En este mundo tan transparente y luminoso, tan lleno de ruido y griterío, busco cada vez más los espacios en los que la luz no me ciega – ay, las salas de cine – y los momentos en que solo escucho mi respiración. Estas huidas momentáneas son la expresión de un estatus privilegiado del que, pese a su miopía y esos ruiditos incómodo en los oídos, se sitúa en un mundo hecho a medida de sus capacidades.
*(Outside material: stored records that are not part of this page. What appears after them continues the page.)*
This design comes from an exercise in tuning for small area on the open sky130 flow, not from production work.
Where RTL was checked, it was by simulation tests only, not by an equivalence proof against the original.
For run 5, only the layout was checked, not whether the RTL still works.
Power and IR drop assume default switching activity.

--- design/flow/constraint.sdc ---
create_clock -name core_clock -period 7.0 [get_ports {clk}]
set_input_delay 1.4000 -clock core_clock [delete_from_list [all_inputs] [get_ports {clk}]]
set_output_delay 1.4000 -clock core_clock [all_outputs]
set_load 0.01 [all_outputs]
--- design/flow/flow/run.sh ---
#!/bin/bash
# Standard ORFS layout with three changes: yosys/abc buffers are removed at floorplan
# (repair_design re-buffers what needs it), ports get the smallest buffer cell, and
# CTS adds no dummy loads. Each tool's output stays in orfs/logs; make's own output
# goes to standard.log.
set -euo pipefail
export REMOVE_ABC_BUFFERS=1
export BUFFER_PORTS_ARGS="-buffer_cell sky130_fd_sc_hd__buf_2"
export CTS_ARGS="-sink_clustering_enable -repair_clock_nets -sink_clustering_size 30 -sink_clustering_max_diameter 80 -buf_list sky130_fd_sc_hd__clkbuf_16 -dont_use_dummy_load"
bash standard.sh > standard.log 2>&1
--- design/flow/design.v ---
`timescale 1ns/1ps
package bp_pkg;
	typedef logic [5:0] alu_op_t;
	localparam alu_op_t OP_BEQ = 6'b001011;
	localparam alu_op_t OP_BLT = 6'b001100;
	localparam alu_op_t OP_BGE = 6'b001101;
	localparam int PC_W = 32;
	typedef logic [PC_W-1:0] pc_t;
	localparam int MAX_IDX_W = 8;
	localparam int TAG_W = 4;
	localparam int MAX_HIST = 32;
	typedef logic [1:0] ctr2_t;
	localparam ctr2_t BASE_INIT = 2'd2;
	typedef logic [2:0] ctr3_t;
	localparam ctr3_t CTR3_TAKEN_MIN = 3'd4;
	localparam ctr3_t ALLOC_TAKEN = 3'd4;
	localparam ctr3_t ALLOC_NOT_TAKEN = 3'd3;
	typedef enum logic [1:0] {
		PROV_BASE = 2'd0,
		PROV_T1 = 2'd1,
		PROV_T2 = 2'd2
	} provider_e;
	typedef struct packed {
		logic valid;
		logic [TAG_W-1:0] tag;
		ctr3_t ctr;
	} tage_entry_t;
	typedef struct packed {
		logic hit;
		ctr3_t ctr;
	} tag_lookup_t;
	typedef struct packed {
		logic valid;
		logic [MAX_IDX_W-1:0] base_idx;
		logic [MAX_IDX_W-1:0] t1_idx;
		logic [TAG_W-1:0] t1_tag;
		logic [MAX_IDX_W-1:0] t2_idx;
		logic [TAG_W-1:0] t2_tag;
		provider_e provider;
		logic pred_taken;
		ctr3_t prov_ctr;
	} branch_rec_t;
	function automatic ctr2_t ctr2_next(input ctr2_t c, input logic up);
		if (up && (c != 2'd3))
			ctr2_next = c + 2'd1;
		else if (!up && (c != 2'd0))
			ctr2_next = c - 2'd1;
		else
			ctr2_next = c;
	endfunction
	function automatic ctr3_t ctr3_next(input ctr3_t c, input logic up);
		if (up && (c != 3'd7))
			ctr3_next = c + 3'd1;
		else if (!up && (c != 3'd0))
			ctr3_next = c - 3'd1;
		else
			ctr3_next = c;
	endfunction
	function automatic logic [MAX_IDX_W-1:0] fold_hist(input logic [MAX_HIST-1:0] hist,
			input int len, input int width);
		logic [MAX_IDX_W-1:0] res;
		res = '0;
		for (int i = 0; i < MAX_HIST; i++) begin
			if (i < len)
				res[i % width] = res[i % width] ^ hist[i];
		end
		fold_hist = res;
	endfunction
endpackage
`timescale 1ns/1ps
module bp_fold (
	input logic [15:0] i_hist,
	output logic [4:0] o_f1_idx,
	output logic [3:0] o_f1_tag,
	output logic [4:0] o_f2_idx,
	output logic [3:0] o_f2_tag
);
	assign o_f1_idx = bp_pkg::fold_hist(32'(i_hist[7:0]), 8, 5);
	assign o_f1_tag = bp_pkg::fold_hist(32'(i_hist[7:0]), 8, 4);
	assign o_f2_idx = bp_pkg::fold_hist(32'(i_hist), 16, 5);
	assign o_f2_tag = bp_pkg::fold_hist(32'(i_hist), 16, 4);
endmodule
`timescale 1ns/1ps
module bp_dec6 (
	input logic [5:0] i_a,
	output logic [63:0] o_y
);
	always_comb begin
		for (int i = 0; i < 64; i++)
			o_y[i] = (i_a == 6'(i));
	end
endmodule
module bp_aor64 (
	input logic [63:0] i_sel,
	input logic [127:0] i_d,
	output logic [1:0] o_y
);
	logic [1:0] part [8];
	for (genvar k = 0; k < 8; k++) begin : g_part
		bp_aor8w2 u_part (.i_sel(i_sel[8*k +: 8]), .i_d(i_d[16*k +: 16]), .o_y(part[k]));
	end
	for (genvar b = 0; b < 2; b++) begin : g_bit
		logic [1:0] l3;
		bp_nor4 u_nor0 (.i_a(part[0][b]), .i_b(part[1][b]), .i_c(part[2][b]), .i_d(part[3][b]),
			.o_y(l3[0]));
		bp_nor4 u_nor1 (.i_a(part[4][b]), .i_b(part[5][b]), .i_c(part[6][b]), .i_d(part[7][b]),
			.o_y(l3[1]));
		bp_nand2 u_out (.i_a(l3[0]), .i_b(l3[1]), .o_y(o_y[b]));
	end
endmodule
module bp_aor8w2 (
	input logic [7:0] i_sel,
	input logic [15:0] i_d,
	output logic [1:0] o_y
);
	always_comb begin
		o_y = '0;
		for (int i = 0; i < 8; i++)
			o_y = o_y | ({2{i_sel[i]}} & i_d[i*2 +: 2]);
	end
endmodule
module bp_nor4 (
	input logic i_a,
	input logic i_b,
	input logic i_c,
	input logic i_d,
	output logic o_y
);
	assign o_y = ~(i_a | i_b | i_c | i_d);
endmodule
`timescale 1ns/1ps
module bp_dec5 (
	input logic [4:0] i_a,
	input logic [4:0] i_b,
	output logic [31:0] o_y
);
	logic [4:0] idx;
	assign idx = i_a ^ i_b;
	always_comb begin
		for (int i = 0; i < 32; i++)
			o_y[i] = (idx == 5'(i));
	end
endmodule
module bp_aor32 (
	input logic [31:0] i_sel,
	input logic [255:0] i_d,
	output logic [7:0] o_y
);
	logic [7:0] part [4];
	for (genvar k = 0; k < 4; k++) begin : g_part
		bp_aor8 u_part (.i_sel(i_sel[8*k +: 8]), .i_d(i_d[64*k +: 64]), .o_y(part[k]));
	end
	for (genvar b = 0; b < 8; b++) begin : g_bit
		logic [1:0] l3;
		bp_nor2 u_nor0 (.i_a(part[0][b]), .i_b(part[1][b]), .o_y(l3[0]));
		bp_nor2 u_nor1 (.i_a(part[2][b]), .i_b(part[3][b]), .o_y(l3[1]));
		bp_nand2 u_out (.i_a(l3[0]), .i_b(l3[1]), .o_y(o_y[b]));
	end
endmodule
module bp_aor8 (
	input logic [7:0] i_sel,
	input logic [63:0] i_d,
	output logic [7:0] o_y
);
	always_comb begin
		o_y = '0;
		for (int i = 0; i < 8; i++)
			o_y = o_y | ({8{i_sel[i]}} & i_d[i*8 +: 8]);
	end
endmodule
module bp_aoi22 (
	input logic i_a,
	input logic i_b,
	input logic i_c,
	input logic i_d,
	output logic o_y
);
	assign o_y = ~((i_a & i_b) | (i_c & i_d));
endmodule
module bp_nand4 (
	input logic i_a,
	input logic i_b,
	input logic i_c,
	input logic i_d,
	output logic o_y
);
	assign o_y = ~(i_a & i_b & i_c & i_d);
endmodule
module bp_nor2 (
	input logic i_a,
	input logic i_b,
	output logic o_y
);
	assign o_y = ~(i_a | i_b);
endmodule
module bp_nand2 (
	input logic i_a,
	input logic i_b,
	output logic o_y
);
	assign o_y = ~(i_a & i_b);
endmodule
`timescale 1ns/1ps
`timescale 1ns/1ps
`timescale 1ns/1ps
module bp_top (
	input logic clk,
	input logic rst_n,
	input bp_pkg::alu_op_t i_alu_op,
	input bp_pkg::pc_t i_pc,
	input bp_pkg::pc_t i_imm,
	input logic i_resolve,
	input logic i_taken,
	output logic o_pred_taken,
	output bp_pkg::pc_t o_next_pc
);
	logic [15:0] hist_q;
	logic [1:0] base_q [64];
	logic [31:0] t1_v_q;
	logic [3:0] t1_tag_q [32];
	logic [2:0] t1_ctr_q [32];
	logic [31:0] t2_v_q;
	logic [3:0] t2_tag_q [32];
	logic [2:0] t2_ctr_q [32];
	logic rec_v_q;
	logic [5:0] rec_base_idx_q;
	logic [4:0] rec_t1_idx_q;
	logic [3:0] rec_t1_tag_q;
	logic [4:0] rec_t2_idx_q;
	logic [3:0] rec_t2_tag_q;
	logic rec_p1_q;    
	logic rec_p2_q;    
	logic [2:0] rec_ctr_q;
	logic [4:0] f1_idx, f2_idx;
	logic [3:0] f1_tag, f2_tag;
	bp_fold u_fold (
		.i_hist(hist_q),
		.o_f1_idx(f1_idx),
		.o_f1_tag(f1_tag),
		.o_f2_idx(f2_idx),
		.o_f2_tag(f2_tag)
	);
	logic [5:0] base_idx;
	logic [4:0] t1_idx, t2_idx;
	logic [3:0] t1_tag, t2_tag;
	assign base_idx = i_pc[7:2];
	assign t1_idx = i_pc[6:2] ^ f1_idx;
	assign t2_idx = i_pc[6:2] ^ f2_idx;
	assign t1_tag = i_pc[10:7] ^ f1_tag;
	assign t2_tag = i_pc[10:7] ^ f2_tag;
	logic [1:0] base_rd;
	logic [2:0] t1_ctr, t2_ctr;
	logic t1_hit, t2_hit;
	logic [31:0] t1_sel, t2_sel;
	logic [255:0] t1_flat, t2_flat;
	logic [7:0] t1_ent, t2_ent;
	always_comb begin
		for (int i = 0; i < 32; i++) begin
			t1_flat[i*8 +: 8] = {t1_v_q[i], t1_tag_q[i], t1_ctr_q[i]};
			t2_flat[i*8 +: 8] = {t2_v_q[i], t2_tag_q[i], t2_ctr_q[i]};
		end
	end
	bp_dec5 u_t1_dec (.i_a(i_pc[6:2]), .i_b(f1_idx), .o_y(t1_sel));
	bp_dec5 u_t2_dec (.i_a(i_pc[6:2]), .i_b(f2_idx), .o_y(t2_sel));
	bp_aor32 u_t1_rd (.i_sel(t1_sel), .i_d(t1_flat), .o_y(t1_ent));
	bp_aor32 u_t2_rd (.i_sel(t2_sel), .i_d(t2_flat), .o_y(t2_ent));
	logic [63:0] base_sel;
	logic [127:0] base_flat;
	always_comb begin
		for (int i = 0; i < 64; i++)
			base_flat[i*2 +: 2] = base_q[i];
	end
	bp_dec6 u_base_dec (.i_a(base_idx), .o_y(base_sel));
	bp_aor64 u_base_rd (.i_sel(base_sel), .i_d(base_flat), .o_y(base_rd));
	assign t1_ctr = t1_ent[2:0];
	assign t2_ctr = t2_ent[2:0];
	assign t1_hit = t1_ent[7] && (t1_ent[6:3] == t1_tag);
	assign t2_hit = t2_ent[7] && (t2_ent[6:3] == t2_tag);
	logic is_branch;
	logic prov_dir;
	logic [2:0] prov_ctr;
	assign is_branch = (i_alu_op == bp_pkg::OP_BEQ) || (i_alu_op == bp_pkg::OP_BLT) ||
		(i_alu_op == bp_pkg::OP_BGE);
	always_comb begin
		if (t2_hit)
			prov_ctr = t2_ctr;
		else if (t1_hit)
			prov_ctr = t1_ctr;
		else
			prov_ctr = {1'b0, ~base_rd[1], base_rd[0]};
	end
	assign prov_dir = (t2_hit || t1_hit) ? prov_ctr[2] : prov_ctr[1];
	assign o_pred_taken = is_branch && prov_dir;
	assign o_next_pc = o_pred_taken ? (i_pc + i_imm) : i_pc;
	logic upd, rec_dir, mispred;
	logic base_we, t1_we, t2_we;
	logic [1:0] base_wd;
	logic [2:0] t1_wd, t2_wd;
	logic [2:0] alloc_ctr;
	logic [2:0] step3;
	logic [1:0] step2;
	assign upd = i_resolve && rec_v_q;
	assign rec_dir = (rec_p1_q || rec_p2_q) ? rec_ctr_q[2] : rec_ctr_q[1];
	assign mispred = rec_dir != i_taken;
	assign alloc_ctr = i_taken ? 3'd4 : 3'd3;
	assign step3 = bp_pkg::ctr3_next(rec_ctr_q, i_taken);
	assign step2 = bp_pkg::ctr2_next(rec_ctr_q[1:0], i_taken);
	assign base_we = upd && !rec_p1_q && !rec_p2_q;
	assign t1_we = upd && (rec_p1_q || (!rec_p2_q && mispred));
	assign t2_we = upd && (rec_p2_q || (rec_p1_q && mispred));
	assign base_wd = {~step2[1], step2[0]};
	assign t1_wd = rec_p1_q ? step3 : alloc_ctr;
	assign t2_wd = rec_p2_q ? step3 : alloc_ctr;
	always_ff @(posedge clk or negedge rst_n) begin
		if (!rst_n) begin
			for (int i = 0; i < 64; i++)
				base_q[i] <= 2'd0;
		end else if (base_we) begin
			base_q[rec_base_idx_q] <= base_wd;
		end
	end
	always_ff @(posedge clk or negedge rst_n) begin
		if (!rst_n) begin
			t1_v_q <= '0;
			t2_v_q <= '0;
		end else begin
			for (int i = 0; i < 32; i++) begin
				if (t1_we && (rec_t1_idx_q == 5'(i)))
					t1_v_q[i] <= 1'b1;
				if (t2_we && (rec_t2_idx_q == 5'(i)))
					t2_v_q[i] <= 1'b1;
			end
		end
	end
	always_ff @(posedge clk) begin
		if (t1_we) begin
			t1_tag_q[rec_t1_idx_q] <= rec_t1_tag_q;
			t1_ctr_q[rec_t1_idx_q] <= t1_wd;
		end
		if (t2_we) begin
			t2_tag_q[rec_t2_idx_q] <= rec_t2_tag_q;
			t2_ctr_q[rec_t2_idx_q] <= t2_wd;
		end
	end
	always_ff @(posedge clk or negedge rst_n) begin
		if (!rst_n)
			hist_q <= '0;
		else if (i_resolve)
			hist_q <= {hist_q[14:0], i_taken};
	end
	always_ff @(posedge clk or negedge rst_n) begin
		if (!rst_n)
			rec_v_q <= 1'b0;
		else if (is_branch)
			rec_v_q <= 1'b1;
		else if (i_resolve)
			rec_v_q <= 1'b0;
	end
	always_ff @(posedge clk) begin
		if (is_branch) begin
			rec_base_idx_q <= base_idx;
			rec_t1_idx_q <= t1_idx;
			rec_t1_tag_q <= t1_tag;
			rec_t2_idx_q <= t2_idx;
			rec_t2_tag_q <= t2_tag;
			rec_p1_q <= t1_hit && !t2_hit;
			rec_p2_q <= t2_hit;
			rec_ctr_q <= prov_ctr;
		end
	end
endmodule
--- design/flow/standard.sh ---
#!/bin/bash
# synth_recipe.tcl (not shown) runs the flow's synth.tcl, then flattens the netlist and writes it again
# the make line also repeats each setting of config.mk as NAME=value (left out here)
make -C /OpenROAD-flow-scripts/flow DESIGN_CONFIG=/design/flow/config.mk WORK_HOME=/design/flow/orfs CLKGATE_MAP_FILE= SYNTH_SCRIPT=/design/flow/synth_recipe.tcl "${@:-finish}"
--- design/flow/config.mk ---
export PLATFORM = sky130hd
export DESIGN_NAME = bp_top
export DESIGN_NICKNAME = bp_top
export VERILOG_FILES = /design/flow/design.v
export SDC_FILE = /design/flow/constraint.sdc
export NUM_CORES = 4
export LEC_CHECK = 0
export CAP_MARGIN = 0
export CORE_MARGIN = 2
export CORE_UTILIZATION = 60
export CTS_BUF_LIST = sky130_fd_sc_hd__clkbuf_16
export CTS_CLUSTER_DIAMETER = 80
export CTS_CLUSTER_SIZE = 30
export GPL_TIMING_DRIVEN = 0
export SETUP_SLACK_MARGIN = 0.05
export SLEW_MARGIN = 0
export SYNTH_HIERARCHICAL = 1
==> results of run 1 <==
-- cells by family (layout without fill, tap and decap cells) --
kind of cell,count (synthesis),count (layout),synth area share
simple gates,818,818,0.1296
flops,686,686,0.6537
compound gates,582,583,0.1337
buf+inv,136,185,0.02924
xor+xnor,99,99,0.02899
fa+ha+maj,36,36,0.01531
mux,26,26,0.009495
other cells,0,2,0
-- flip-flops by register name, indices dropped and copies added, names as in the netlist, 3 cells and up --
| name | count |
|---|---|
| rec_t1_tag_q | 4 |
| t2_tag_q | 128 |
| hist_q | 16 |
| rec_base_idx_q | 6 |
| rec_t2_idx_q | 5 |
| t1_v_q | 32 |
| rec_ctr_q | 3 |
| t1_ctr_q | 96 |
| rec_t2_tag_q | 4 |
| base_q | 128 |
| rec_t1_idx_q | 5 |
| t1_tag_q | 128 |
| t2_v_q | 32 |
| t2_ctr_q | 96 |
-- per-module statistics from Yosys (local to each module, per instance), a selection --
module,times used,area (µm²),cells,flip-flops and latches
bp_nand2,18,3.754,1,0
bp_fold,1,216.5,25,0
bp_nor4,4,12.51,1,0
bp_nor2,32,3.754,1,0
bp_dec5,2,262.8,54,0
bp_top,1,24860,1637,686
bp_aor8w2,8,72.57,10,0
bp_aor8,8,379.1,48,0
bp_dec6,1,465.4,95,0
-- metrics by stage --
stage	instances	hold slack [ps]	TNS [ps]
2_1_floorplan	2266	440.3	-43210
3_3_place_gp	3036	452.7	-146850
6_report	3099	474.1	0
5_1_grt	3097	488.2	-24.86
3_5_place_dp	3049	454.4	-12000
4_1_cts	3088	475.3	0
-- power by group --
| group | internal (mW) | switching [mW] | total, mW |
|---|---|---|---|
| Sequential | 4.46 | 0.113 | 4.57 |
| Combinational | 1.02 | 2.30 | 3.31 |
| Clock | 0.874 | 1.18 | 2.05 |
| Total | 6.35 | 3.59 | 9.93 |
-- cells in the mapped netlist, types with 3 or more instances --
cell and instances:
o21bai_1 4, nand4_1 83, nand3_1 29, a21o_2 4
nor2b_1 17, a22oi_2 24, ha_1 35, or2_2 67
nand2b_1 14, clkbuf_1 43, o21ai_0 136, a21o_1 14
buf_4 10, nand4bb_1 6, nor3_1 23, buf_2 21
xnor2_1 46, inv_1 19, a31oi_1 4, and3_1 11
a211oi_1 7, or4b_1 4, xor2_1 53, a22oi_1 298
nor2_1 286, buf_1 3, mux2i_1 7, nand4b_1 4
a21oi_1 73, and2_1 8, nor3b_1 6, mux2_2 19
buf_6 40, dfrtp_1 209, nand2_1 238, nor4_1 4
nor4_2 4, edfxtp_1 477
-- placed cells by master (no fill, tap or decap), types with 8 or more instances in the layout --
cell	instances
mux2_2	19
buf_2	100
a21o_1	14
buf_4	12
and3_1	11
xor2_1	42
nand3_2	13
nand3_1	15
a21oi_1	71
nor2_2	12
and2_1	8
nor2_4	53
nor2b_1	17
a22oi_1	296
ha_1	35
clkbuf_16	34
inv_1	19
nand2_1	230
or2_2	67
nor2_1	221
edfxtp_1	477
nor3_1	23
nand2b_1	14
xnor2_1	39
a22oi_2	26
o21ai_0	135
xor2_2	11
dfrtp_1	209
nand4_1	83
nand2_4	8
-- metal layers --
metal / routed length (µm) / up-vias / part of all wire
li1: - / 8959 / -
met1: 31610 / 9733 / 0.45
met2: 33300 / 668 / 0.47
met3: 4613 / 101 / 0.065
met4: 1359 / 2 / 0.019
met5: 16 / - / 0.00023
-- worst reg2reg max path, cell delays in order, from the launching register on --
cell and delay (ps):
dfrtp_1 530, xnor2_1 540, xor2_1 480, nand3_2 340, nor2_4 350, a22oi_1 150
nand4_1 180, nor2_1 70, nand2_1 120, xnor2_1 140, nand2_1 110, nor4_4 300
buf_4 290, o21ai_0 120
-- final cells by class --
cell class | instances | area (µm²)
sequential | 686 | 19550
fill | 3730 | 16500
multi-input combinational | 1562 | 10270
timing repair buffer | 132 | 965.9
clock buffer | 34 | 850.8
tap | 664 | 830.8
inverter | 19 | 71.32
antenna | 2 | 5.005
-- worst min-delay path by stage --
stage                                 startpoint                     end  slack [ps]  cells after the start
after detailed placement  t2_v_q[14]$_DFFE_PN0P_  t2_v_q[14]$_DFFE_PN0P_         450                      1
final                     t2_v_q[23]$_DFFE_PN0P_  t2_v_q[23]$_DFFE_PN0P_         470                      1
after CTS                  t2_v_q[5]$_DFFE_PN0P_   t2_v_q[5]$_DFFE_PN0P_         480                      1
after global routing       t2_v_q[0]$_DFFE_PN0P_   t2_v_q[0]$_DFFE_PN0P_         490                      1
after global placement     t2_v_q[5]$_DFFE_PN0P_   t2_v_q[5]$_DFFE_PN0P_         450                      1
after floorplan           t1_v_q[11]$_DFFE_PN0P_  t1_v_q[11]$_DFFE_PN0P_         440                      1
-- repair_timing --
action                     4_1_cts  5_1_grt
gates cloned                     1        0
gates resized for setup         59      119
setup endpoints to repair       33       32
pin swaps                        2        3
buffers inserted                 4        9
==> flow_summary.json, run 1 <==
{
  "synth_area_leaders": "edfxtp_1, dfrtp_1, a22oi_1",
  "maxCapViolCount": 0,
  "fp.dieH_um": 227.3,
  "outcome": "complete, no violations",
  "drive_above_1_share": 0.1689,
  "use_met2": 0.4384,
  "vias": 19460,
  "cp_num_buf_inv": 3,
  "antenna_found_initial": 2,
  "layout_setup_ws_ps": 166.1,
  "synth.avg_cell_area_um2": 12.55,
  "dr.pass1.iters": 6,
  "r2r_cells": 13,
  "boundaryPins": 107,
  "cts_tree": "built",
  "crit_required_ps": 5600,
  "vias_per_cell": 6.280,
  "path_cells": "buf_6, xnor2_1, nand3_1, nor2_2, a22oi_1, nand4_1, nor2_1, nand2_1, xor2_1, nor3_1, o211a_2, mux2i_4, o21ai_4, buf_4, mux2i_1, o31ai_1, or3_1, buf_2",
  "wire_per_inst_um": 22.88,
  "syn-cell-area_um2": 29910,
  "startpoint_type": "input port",
  "cp_max_fo": 25,
  "synthFlopType": "edfxtp_1",
  "numCtsBuffers": 34,
  "hp-class": "flip-flop to flip-flop",
  "ys_seq_area_frac": 0.6537,
  "p_leak_nw": 11.75,
  "slowest_stage": "xnor2_1",
  "crit_start": "i_pc[4]",
  "pre_cts_ws_ps": -991.4,
  "clock-sinks": 686,
  "clk_path_buf_depth": 3,
  "slew_headroom": 0.06495,
  "busiest_layer": "met2",
  "htreeDepth": 2,
  "power_density_nw_per_um2": 305.2,
  "synth_edf_count": 477,
  "place_area_um2": 30830,
  "insertion_delay_ps": 590,
  "rows": 81,
  "path_class": "input port to output pin",
  "grt_pass1_wl_um": 108800,
  "drt_iter0_drc": 1876,
  "endpoint": "o_next_pc[28]",
  "yosys.area.top_type_share": 0.4788,
  "rr_endpoint": "rec_ctr_q[2]$_DFFE_PP_",
  "worstPathArrival_ps": 5430,
  "grtUsageMet3": 0.04672,
  "die_area_um2": 51660,
  "synth.distinct_cells": 64,
  "period_share": 0.9763,
  "cts_hold_buf": 0,
  "synthCells": 2383,
  "r2r_slack_ps": 3000,
  "worstReg2RegStart": "hist_q[3]$_DFFE_PN0P_",
  "wl_um": 70890,
  "clock_skew_ps": 61.85,
  "grt_overflow": 0,
  "min_period_ps": 6834,
  "slew_violations": 0,
  "cp_num_cells": 18,
  "fin_nets": 2545,
  "post-route-drc-count": 0,
  "hold_viol_final": 0,
  "end_kind": "output pin",
  "ir_worst_vdd_mv": 0.2300,
  "grt_use_met1": 0.4138,
  "grt_pass1_vias": 19010,
  "die_w_um": 227.3,
  "cpPeakStageDelay_ps": 460,
  "clkTransAtPathRegs_ps": 80,
  "grt_usage": 0.2790,
  "worst_pin_slew_ps": 1403,
  "grt_max_degree": 79,
  "gp_congestion": 0.8849,
  "yosysTopAreaCell": "edfxtp_1",
  "areaGrowthSynthToFinish_pct": 8.809,
  "async_reset_ff_frac": 0.3047,
  "start_util": 0.6098,
  "dp_hpwl_um": 48760,
  "final_area_um2": 32550,
  "p_total_mw": 9.933,
  "setup_viol": 0,
  "portBuffers": 106,
  "ys_ff_latch": 686,
  "ys.warnings.count": 17,
  "drtAntennaViolNets": 0,
  "cp_top_family": "simple AND/OR/NAND/NOR gates",
  "fin_util": 0.6636,
  "cts_root_buffer": "clkbuf_16",
  "core_um2": 49050,
  "fmax_mhz": 146.3
}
La ilusión de la igualdad formal, sobre la que forjamos el constitucionalismo contemporáneo y una organización social supuestamente garantista de nuestros derechos, cada vez puede esconder menos la realidad de que solo una minoría, una elite, representamos al sujeto que la Modernidad colocó en el centro. Un individuo sesgado - por razones de género, de edad, de capacidades, de nacionalidad – que ha prorrogado jerarquías y exclusiones. Muchas de ellas, pese al avanzado Derecho antidiscriminatorio, continúan expulsando a las afueras a quienes no encajan en una referencia que es androcéntrica y capacitista. De ahí la importancia de que desde la cultura, que es esencial para la construcción de imaginarios colectivos, se hagan visibles las diferencias y las heridas que en muchos casos provocan. Algo que están sabiendo hacer muy bien especialmente las cineastas españolas que, al fin, están poniendo el foco en realidades que han permanecido en los márgenes y que no dejan de insistirnos en que lo personal es político.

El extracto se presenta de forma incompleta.